Broadcaster Doris Burke had the coronavirus, and told ESPN — her employer — that she had symptoms dating back to March 11, the final night on the NBA calendar. She was working a Mavericks-Nuggets game that was ultimately the last game to be completed after the NBA suspended its season.
“On March 11, I remember sitting at lunch with my broadcast crew for that evening … ‘Man, I am so tired right now and my head is pounding.’ And looking back, those were my symptoms.”
Burke detailed her experience with the virus on Adrian Wojnarowski’s podcast. Three days later, Burke said she was so tired that “I could not be out of bed for five minutes.”
Burke said that she didn’t have any of the better-known symptoms of a dry cough, high fever or shortness of breath, but after three days of being nearly unable to do anything, she thought she should get tested. She went to a “local city hospital” in Philadelphia to get tested on Tuesday, March 17.
To his credit, Wojnarowski asked Burke about getting tested while the nation was short on test kits.

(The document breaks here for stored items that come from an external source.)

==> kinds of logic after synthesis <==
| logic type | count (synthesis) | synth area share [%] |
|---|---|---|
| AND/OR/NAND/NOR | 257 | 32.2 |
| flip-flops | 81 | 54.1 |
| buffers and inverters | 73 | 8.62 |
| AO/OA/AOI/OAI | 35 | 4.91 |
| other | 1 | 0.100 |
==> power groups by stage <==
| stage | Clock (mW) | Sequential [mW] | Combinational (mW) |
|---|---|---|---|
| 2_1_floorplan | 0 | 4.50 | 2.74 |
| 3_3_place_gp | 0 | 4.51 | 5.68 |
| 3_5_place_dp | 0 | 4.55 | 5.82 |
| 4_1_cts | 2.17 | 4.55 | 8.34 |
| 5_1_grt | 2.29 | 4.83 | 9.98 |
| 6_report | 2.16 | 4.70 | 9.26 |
--- src/rtl/hpdmc_rdcapture_if.sv ---
// Output word stream of the HPDMC read-capture block: ready/valid handshake
// carrying one packed beat pair plus its end-of-burst tag.
interface hpdmc_rdcapture_if #(
    parameter int unsigned DQ_WIDTH = 32
);
    logic [2*DQ_WIDTH-1:0] out_data;
    logic                  out_valid;
    logic                  out_last;
    logic                  out_ready;

    modport master (
        output out_data,
        output out_valid,
        output out_last,
        input  out_ready
    );

    modport slave (
        input  out_data,
        input  out_valid,
        input  out_last,
        output out_ready
    );
endinterface
[src/rtl/alarm_controller.sv]
// alarm_controller: debounced 2-of-3 sensor vote driving an arm/exit/entry/siren state machine.
module alarm_controller #(
    parameter int TICK_DIV    = 50_000_000,
    parameter int DEB_CYCLES  = 500_000,
    parameter int EXIT_TICKS  = 10,
    parameter int ENTRY_TICKS = 5,
    parameter int SIREN_TICKS = 30
) (
    input  logic       clk,
    input  logic       rst,
    input  logic       sensor_a,
    input  logic       sensor_b,
    input  logic       sensor_c,
    input  logic       arm,
    input  logic       disarm,
    output logic [2:0] state,
    output logic       siren,
    output logic       armed_led,
    output logic       beeper,
    output logic       vote,
    output logic [7:0] alarm_count
);
    localparam int TW   = $clog2(TICK_DIV);
    localparam int DW   = $clog2(DEB_CYCLES + 1);
    localparam int MAXT = (EXIT_TICKS > ENTRY_TICKS ? EXIT_TICKS : ENTRY_TICKS) > SIREN_TICKS
                        ? (EXIT_TICKS > ENTRY_TICKS ? EXIT_TICKS : ENTRY_TICKS) : SIREN_TICKS;
    localparam int TMW  = $clog2(MAXT + 1);

    typedef enum logic [2:0] {
        DISARMED = 3'd0,
        EXIT     = 3'd1,
        ARMED    = 3'd2,
        ENTRY    = 3'd3,
        ALARM    = 3'd4
    } state_t;

    state_t          state_q, state_d;
    logic [2:0]      sync1_q, sync2_q, deb_q, deb_d;
    logic [DW-1:0]   dcnt_q [3];
    logic [DW-1:0]   dcnt_d [3];
    logic            vote_q, vote_d;
    logic [TW-1:0]   tick_cnt_q, tick_cnt_d;
    logic [TMW-1:0]  timer_q, timer_d;
    logic [7:0]      count_q, count_d;
    logic            tick, timed, expire;

    // A change is accepted only after DEB_CYCLES consecutive disagreeing samples.
    always_comb begin
        for (int i = 0; i < 3; i++) begin
            deb_d[i]  = deb_q[i];
            dcnt_d[i] = '0;
            if (sync2_q[i] != deb_q[i]) begin
                if (dcnt_q[i] == DW'(DEB_CYCLES - 1)) deb_d[i] = sync2_q[i];
                else dcnt_d[i] = dcnt_q[i] + 1'b1;
            end
        end
    end

    assign vote_d     = (deb_q[0] & deb_q[1]) | (deb_q[0] & deb_q[2]) | (deb_q[1] & deb_q[2]);
    assign tick       = tick_cnt_q == TW'(TICK_DIV - 1);
    assign tick_cnt_d = tick ? '0 : tick_cnt_q + 1'b1;
    assign timed      = state_q == EXIT || state_q == ENTRY || state_q == ALARM;
    assign expire     = tick && timed && timer_q == TMW'(1);

    always_comb begin
        state_d = state_q;
        timer_d = (tick && timer_q != '0) ? timer_q - 1'b1 : timer_q;
        count_d = count_q;
        if (disarm) state_d = DISARMED;
        else begin
            case (state_q)
                DISARMED: if (arm) begin
                    state_d = EXIT;
                    timer_d = TMW'(EXIT_TICKS);
                end
                EXIT:     if (expire) state_d = ARMED;
                ARMED:    if (vote_q) begin
                    state_d = ENTRY;
                    timer_d = TMW'(ENTRY_TICKS);
                end
                ENTRY:    if (expire) begin
                    state_d = ALARM;
                    timer_d = TMW'(SIREN_TICKS);
                    count_d = (count_q == 8'hFF) ? count_q : count_q + 1'b1;
                end
                ALARM:    if (expire) state_d = ARMED;
                default:  state_d = DISARMED;
            endcase
        end
    end

    always_ff @(posedge clk or posedge rst) begin
        if (rst) begin
            state_q    <= DISARMED;
            sync1_q    <= '0;
            sync2_q    <= '0;
            deb_q      <= '0;
            for (int i = 0; i < 3; i++) dcnt_q[i] <= '0;
            vote_q     <= 1'b0;
            tick_cnt_q <= '0;
            timer_q    <= '0;
            count_q    <= '0;
        end else begin
            state_q    <= state_d;
            sync1_q    <= {sensor_c, sensor_b, sensor_a};
            sync2_q    <= sync1_q;
            deb_q      <= deb_d;
            for (int i = 0; i < 3; i++) dcnt_q[i] <= dcnt_d[i];
            vote_q     <= vote_d;
            tick_cnt_q <= tick_cnt_d;
            timer_q    <= timer_d;
            count_q    <= count_d;
        end
    end

    assign state       = state_q;
    assign siren       = state_q == ALARM;
    assign armed_led   = state_q == ARMED || state_q == ENTRY || state_q == ALARM;
    assign beeper      = state_q == EXIT || state_q == ENTRY;
    assign vote        = vote_q;
    assign alarm_count = count_q;
endmodule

Burke called it a “moral dilemma,” and said that combination of her symptoms, her daughter’s fiance’s mother’s concern (who works in health care) and extensive travel the month before led her to go to the hospital.
It took Burke eight days to receive her test result for the virus, and in that period, she says that her symptoms have abated. (The U.S. has expanded testing, but is still experiencing a serious results backlog.) In that time, Burke says she was “alone in her bedroom for two weeks” while her daughter cooked for her.
Burke said that she called and texted every broadcaster, producer and staffer that she worked closely with in the weeks leading up to her positive test to let them know she was positive for the virus.
Burke barely tweets about anything other than Providence sports. (She was a legendary guard at the school.) But on Monday, she tweeted “Where is Dr Fauci” when the doctor was absent for a White House briefing. It’s become increasingly clear that Donald Trump is sidelining Fauci, the nation’s leading infectious disease expert, in his response to the coronavirus.
“I want him up there speaking facts to me, I want him up there telling me the truth,” Burke said. She’d like an answer on if she should donate blood now that she’s tested positive and come out healthy on the other side, something some experts say could help with studying the virus.